▸ ABOUT THIS EXERCISE
Nothing but the lines holding the string "than" should appear in the answer. Copy them from the entries.

(Data entries)
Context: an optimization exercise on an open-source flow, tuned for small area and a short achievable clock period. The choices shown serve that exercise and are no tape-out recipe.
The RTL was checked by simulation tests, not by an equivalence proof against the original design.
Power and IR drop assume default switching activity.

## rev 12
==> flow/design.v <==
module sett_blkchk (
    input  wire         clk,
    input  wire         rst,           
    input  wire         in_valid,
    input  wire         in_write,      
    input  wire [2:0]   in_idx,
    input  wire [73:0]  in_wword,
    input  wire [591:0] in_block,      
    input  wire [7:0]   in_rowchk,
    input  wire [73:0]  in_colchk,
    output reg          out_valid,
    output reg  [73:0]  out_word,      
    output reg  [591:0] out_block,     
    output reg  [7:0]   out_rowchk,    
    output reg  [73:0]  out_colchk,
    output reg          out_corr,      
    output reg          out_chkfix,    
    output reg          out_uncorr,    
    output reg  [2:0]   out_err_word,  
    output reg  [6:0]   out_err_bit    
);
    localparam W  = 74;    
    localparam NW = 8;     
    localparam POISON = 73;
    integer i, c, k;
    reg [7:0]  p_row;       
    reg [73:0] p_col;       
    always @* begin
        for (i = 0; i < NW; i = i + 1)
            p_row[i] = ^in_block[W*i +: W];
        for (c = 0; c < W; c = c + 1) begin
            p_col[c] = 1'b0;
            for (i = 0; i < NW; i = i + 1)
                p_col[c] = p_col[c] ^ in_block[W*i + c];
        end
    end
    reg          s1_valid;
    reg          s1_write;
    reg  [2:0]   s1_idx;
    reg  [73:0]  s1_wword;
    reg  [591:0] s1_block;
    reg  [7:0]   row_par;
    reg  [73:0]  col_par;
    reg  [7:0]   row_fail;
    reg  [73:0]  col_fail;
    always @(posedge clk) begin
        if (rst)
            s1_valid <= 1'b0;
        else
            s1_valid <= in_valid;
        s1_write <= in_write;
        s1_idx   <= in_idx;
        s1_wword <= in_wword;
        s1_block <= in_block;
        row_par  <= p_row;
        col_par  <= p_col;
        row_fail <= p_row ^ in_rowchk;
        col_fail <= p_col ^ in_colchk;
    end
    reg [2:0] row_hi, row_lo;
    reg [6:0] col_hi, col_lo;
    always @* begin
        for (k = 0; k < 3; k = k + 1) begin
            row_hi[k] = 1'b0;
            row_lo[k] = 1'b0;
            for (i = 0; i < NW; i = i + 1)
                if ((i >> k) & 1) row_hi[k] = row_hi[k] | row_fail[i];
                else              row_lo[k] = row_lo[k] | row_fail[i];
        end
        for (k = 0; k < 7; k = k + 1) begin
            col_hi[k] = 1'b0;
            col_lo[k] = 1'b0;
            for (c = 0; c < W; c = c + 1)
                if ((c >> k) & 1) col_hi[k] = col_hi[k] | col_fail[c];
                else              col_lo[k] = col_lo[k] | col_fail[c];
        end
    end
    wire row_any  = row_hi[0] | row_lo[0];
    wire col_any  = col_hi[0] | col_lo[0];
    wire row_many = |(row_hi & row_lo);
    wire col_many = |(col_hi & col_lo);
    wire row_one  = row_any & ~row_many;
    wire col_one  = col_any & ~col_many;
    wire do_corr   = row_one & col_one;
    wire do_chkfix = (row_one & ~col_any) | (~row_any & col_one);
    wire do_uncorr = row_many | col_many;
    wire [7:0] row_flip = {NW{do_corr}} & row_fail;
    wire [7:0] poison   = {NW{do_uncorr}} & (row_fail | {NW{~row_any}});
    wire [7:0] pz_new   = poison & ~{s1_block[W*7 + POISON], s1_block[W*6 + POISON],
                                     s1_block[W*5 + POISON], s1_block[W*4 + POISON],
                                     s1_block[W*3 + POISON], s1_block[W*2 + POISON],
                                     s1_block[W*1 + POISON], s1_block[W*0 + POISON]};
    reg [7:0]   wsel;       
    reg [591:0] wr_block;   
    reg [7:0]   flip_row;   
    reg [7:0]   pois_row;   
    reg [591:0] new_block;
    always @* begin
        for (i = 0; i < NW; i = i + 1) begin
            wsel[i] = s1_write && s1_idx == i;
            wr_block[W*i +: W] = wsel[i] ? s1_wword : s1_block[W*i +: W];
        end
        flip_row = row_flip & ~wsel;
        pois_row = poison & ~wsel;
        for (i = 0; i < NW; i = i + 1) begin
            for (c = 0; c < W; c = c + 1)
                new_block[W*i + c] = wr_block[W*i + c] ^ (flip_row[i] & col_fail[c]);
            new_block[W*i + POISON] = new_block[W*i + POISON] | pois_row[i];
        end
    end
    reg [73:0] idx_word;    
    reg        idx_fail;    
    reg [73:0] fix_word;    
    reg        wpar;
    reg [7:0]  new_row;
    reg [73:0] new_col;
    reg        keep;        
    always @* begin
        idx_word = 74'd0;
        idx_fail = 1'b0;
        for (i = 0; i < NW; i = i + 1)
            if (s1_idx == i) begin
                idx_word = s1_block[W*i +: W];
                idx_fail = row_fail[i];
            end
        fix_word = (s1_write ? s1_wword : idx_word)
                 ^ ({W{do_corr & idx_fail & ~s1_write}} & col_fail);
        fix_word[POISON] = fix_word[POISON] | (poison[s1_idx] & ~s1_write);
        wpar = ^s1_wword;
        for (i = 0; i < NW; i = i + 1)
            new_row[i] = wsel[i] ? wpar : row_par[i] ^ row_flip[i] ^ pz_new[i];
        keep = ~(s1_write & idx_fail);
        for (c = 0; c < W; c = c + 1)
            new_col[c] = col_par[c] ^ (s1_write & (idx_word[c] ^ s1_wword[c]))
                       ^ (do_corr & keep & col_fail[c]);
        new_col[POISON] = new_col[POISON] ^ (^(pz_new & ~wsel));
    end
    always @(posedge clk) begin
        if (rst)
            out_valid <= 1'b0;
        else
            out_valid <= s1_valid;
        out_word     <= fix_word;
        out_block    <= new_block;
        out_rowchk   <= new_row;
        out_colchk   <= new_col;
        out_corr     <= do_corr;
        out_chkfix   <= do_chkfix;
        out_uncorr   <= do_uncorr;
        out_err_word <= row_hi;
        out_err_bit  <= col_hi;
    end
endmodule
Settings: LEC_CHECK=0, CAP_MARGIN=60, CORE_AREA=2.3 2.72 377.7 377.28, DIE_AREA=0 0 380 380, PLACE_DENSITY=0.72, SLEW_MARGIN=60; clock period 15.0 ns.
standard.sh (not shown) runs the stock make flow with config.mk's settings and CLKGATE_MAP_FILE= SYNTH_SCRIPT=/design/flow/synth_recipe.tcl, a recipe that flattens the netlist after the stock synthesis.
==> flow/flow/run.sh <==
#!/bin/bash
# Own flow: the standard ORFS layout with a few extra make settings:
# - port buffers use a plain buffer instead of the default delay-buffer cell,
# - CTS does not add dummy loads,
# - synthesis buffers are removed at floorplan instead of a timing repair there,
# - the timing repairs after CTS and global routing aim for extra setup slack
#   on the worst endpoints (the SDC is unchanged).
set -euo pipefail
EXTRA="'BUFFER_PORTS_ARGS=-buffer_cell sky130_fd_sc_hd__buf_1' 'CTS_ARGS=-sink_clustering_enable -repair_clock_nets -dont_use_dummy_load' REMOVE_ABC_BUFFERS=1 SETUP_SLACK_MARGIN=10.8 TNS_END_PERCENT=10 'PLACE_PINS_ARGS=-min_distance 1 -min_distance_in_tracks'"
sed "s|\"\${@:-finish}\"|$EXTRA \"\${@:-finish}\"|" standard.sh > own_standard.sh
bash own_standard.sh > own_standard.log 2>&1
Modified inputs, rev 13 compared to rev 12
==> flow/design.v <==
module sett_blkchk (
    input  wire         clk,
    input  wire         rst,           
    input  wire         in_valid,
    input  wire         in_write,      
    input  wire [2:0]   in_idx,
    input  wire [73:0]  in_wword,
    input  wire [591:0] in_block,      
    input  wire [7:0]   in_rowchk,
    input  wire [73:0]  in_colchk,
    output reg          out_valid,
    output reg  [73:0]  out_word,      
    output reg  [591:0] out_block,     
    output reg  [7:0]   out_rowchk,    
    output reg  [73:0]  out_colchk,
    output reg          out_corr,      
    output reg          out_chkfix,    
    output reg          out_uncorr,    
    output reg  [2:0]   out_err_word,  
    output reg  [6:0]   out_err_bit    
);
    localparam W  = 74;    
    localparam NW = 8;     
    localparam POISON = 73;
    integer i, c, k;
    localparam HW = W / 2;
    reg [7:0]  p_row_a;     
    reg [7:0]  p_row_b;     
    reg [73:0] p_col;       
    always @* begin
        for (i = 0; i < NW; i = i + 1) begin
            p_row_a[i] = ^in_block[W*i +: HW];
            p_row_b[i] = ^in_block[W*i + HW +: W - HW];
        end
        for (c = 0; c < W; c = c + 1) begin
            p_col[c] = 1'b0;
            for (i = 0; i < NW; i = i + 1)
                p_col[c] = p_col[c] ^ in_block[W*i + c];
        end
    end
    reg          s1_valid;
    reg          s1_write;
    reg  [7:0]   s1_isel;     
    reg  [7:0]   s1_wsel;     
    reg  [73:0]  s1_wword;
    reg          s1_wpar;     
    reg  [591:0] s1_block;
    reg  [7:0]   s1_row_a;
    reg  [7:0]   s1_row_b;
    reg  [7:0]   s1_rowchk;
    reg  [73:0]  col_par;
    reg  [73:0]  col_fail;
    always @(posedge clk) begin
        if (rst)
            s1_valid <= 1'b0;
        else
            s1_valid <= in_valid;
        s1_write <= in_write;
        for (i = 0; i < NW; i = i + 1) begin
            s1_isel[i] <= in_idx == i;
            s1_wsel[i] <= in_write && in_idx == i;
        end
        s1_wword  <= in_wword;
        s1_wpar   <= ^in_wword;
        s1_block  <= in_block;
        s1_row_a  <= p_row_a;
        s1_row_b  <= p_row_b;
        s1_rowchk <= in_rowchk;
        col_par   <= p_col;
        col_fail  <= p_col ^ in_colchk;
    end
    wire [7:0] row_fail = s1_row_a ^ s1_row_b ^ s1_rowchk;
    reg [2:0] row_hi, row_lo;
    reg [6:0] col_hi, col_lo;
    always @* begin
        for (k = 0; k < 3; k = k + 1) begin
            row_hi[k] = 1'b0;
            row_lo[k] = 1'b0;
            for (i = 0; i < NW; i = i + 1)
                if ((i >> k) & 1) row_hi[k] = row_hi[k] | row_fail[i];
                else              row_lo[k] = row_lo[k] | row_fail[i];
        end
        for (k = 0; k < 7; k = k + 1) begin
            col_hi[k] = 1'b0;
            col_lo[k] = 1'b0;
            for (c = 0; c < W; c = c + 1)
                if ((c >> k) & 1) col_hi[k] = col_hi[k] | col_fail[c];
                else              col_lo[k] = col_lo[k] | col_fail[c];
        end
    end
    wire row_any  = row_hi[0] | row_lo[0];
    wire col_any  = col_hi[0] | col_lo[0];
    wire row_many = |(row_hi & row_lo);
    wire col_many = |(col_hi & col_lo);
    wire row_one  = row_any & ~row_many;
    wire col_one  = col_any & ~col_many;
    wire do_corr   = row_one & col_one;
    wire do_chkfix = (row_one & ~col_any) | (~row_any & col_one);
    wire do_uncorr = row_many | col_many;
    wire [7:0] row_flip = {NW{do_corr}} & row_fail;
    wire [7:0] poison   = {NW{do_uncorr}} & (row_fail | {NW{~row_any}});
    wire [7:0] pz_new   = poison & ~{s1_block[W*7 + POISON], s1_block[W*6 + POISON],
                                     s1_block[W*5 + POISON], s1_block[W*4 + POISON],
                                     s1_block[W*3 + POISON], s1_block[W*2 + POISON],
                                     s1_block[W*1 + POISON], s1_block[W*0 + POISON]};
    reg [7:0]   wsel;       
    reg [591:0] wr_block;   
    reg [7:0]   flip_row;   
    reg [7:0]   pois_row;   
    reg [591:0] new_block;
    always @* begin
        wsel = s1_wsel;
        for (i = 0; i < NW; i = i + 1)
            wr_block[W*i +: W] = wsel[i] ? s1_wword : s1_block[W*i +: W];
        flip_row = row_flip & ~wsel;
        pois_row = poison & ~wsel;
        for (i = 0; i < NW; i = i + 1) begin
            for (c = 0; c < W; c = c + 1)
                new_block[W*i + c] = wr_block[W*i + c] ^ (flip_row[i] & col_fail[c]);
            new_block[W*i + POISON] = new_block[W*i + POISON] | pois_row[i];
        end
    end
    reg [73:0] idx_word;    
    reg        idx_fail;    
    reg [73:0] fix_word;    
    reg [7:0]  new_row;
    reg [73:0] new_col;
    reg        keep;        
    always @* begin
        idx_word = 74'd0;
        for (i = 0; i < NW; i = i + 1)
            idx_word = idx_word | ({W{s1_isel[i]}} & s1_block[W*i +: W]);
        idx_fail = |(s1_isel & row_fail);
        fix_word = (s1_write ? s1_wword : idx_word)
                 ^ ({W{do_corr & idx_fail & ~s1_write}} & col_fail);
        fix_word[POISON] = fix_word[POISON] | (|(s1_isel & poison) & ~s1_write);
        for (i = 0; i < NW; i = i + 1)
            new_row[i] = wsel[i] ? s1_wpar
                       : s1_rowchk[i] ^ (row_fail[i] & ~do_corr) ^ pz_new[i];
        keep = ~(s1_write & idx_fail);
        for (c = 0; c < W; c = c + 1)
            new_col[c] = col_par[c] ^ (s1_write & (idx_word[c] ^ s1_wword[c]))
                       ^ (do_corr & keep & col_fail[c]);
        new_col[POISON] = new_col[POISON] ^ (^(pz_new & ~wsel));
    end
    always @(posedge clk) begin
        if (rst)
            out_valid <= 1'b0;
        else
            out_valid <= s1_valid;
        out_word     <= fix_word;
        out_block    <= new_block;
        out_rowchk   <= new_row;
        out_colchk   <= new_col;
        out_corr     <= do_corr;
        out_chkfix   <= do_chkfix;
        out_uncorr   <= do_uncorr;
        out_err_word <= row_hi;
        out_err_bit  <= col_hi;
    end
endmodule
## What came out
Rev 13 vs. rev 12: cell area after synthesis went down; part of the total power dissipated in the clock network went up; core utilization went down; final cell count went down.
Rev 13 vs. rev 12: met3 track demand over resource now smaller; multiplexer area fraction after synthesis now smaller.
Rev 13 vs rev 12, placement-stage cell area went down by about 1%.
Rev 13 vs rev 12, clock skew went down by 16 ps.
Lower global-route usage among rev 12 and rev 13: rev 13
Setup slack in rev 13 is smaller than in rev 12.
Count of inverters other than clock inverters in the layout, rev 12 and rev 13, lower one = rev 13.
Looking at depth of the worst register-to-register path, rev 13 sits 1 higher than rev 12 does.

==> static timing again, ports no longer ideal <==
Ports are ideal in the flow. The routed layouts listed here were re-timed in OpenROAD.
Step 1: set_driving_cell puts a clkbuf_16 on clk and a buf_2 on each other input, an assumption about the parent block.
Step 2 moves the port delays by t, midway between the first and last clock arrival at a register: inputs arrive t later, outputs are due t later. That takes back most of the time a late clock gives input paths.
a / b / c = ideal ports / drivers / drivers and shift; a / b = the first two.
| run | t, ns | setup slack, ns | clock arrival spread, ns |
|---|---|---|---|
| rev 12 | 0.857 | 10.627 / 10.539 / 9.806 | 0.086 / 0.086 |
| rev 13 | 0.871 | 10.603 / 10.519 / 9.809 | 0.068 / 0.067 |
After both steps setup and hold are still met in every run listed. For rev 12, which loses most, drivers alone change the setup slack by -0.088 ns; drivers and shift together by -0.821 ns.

▸ ANSWER BELOW
Setup slack in rev 13 is smaller than in rev 12.
Count of inverters other than clock inverters in the layout, rev 12 and rev 13, lower one = rev 13.
Looking at depth of the worst register-to-register path, rev 13 sits 1 higher than rev 12 does.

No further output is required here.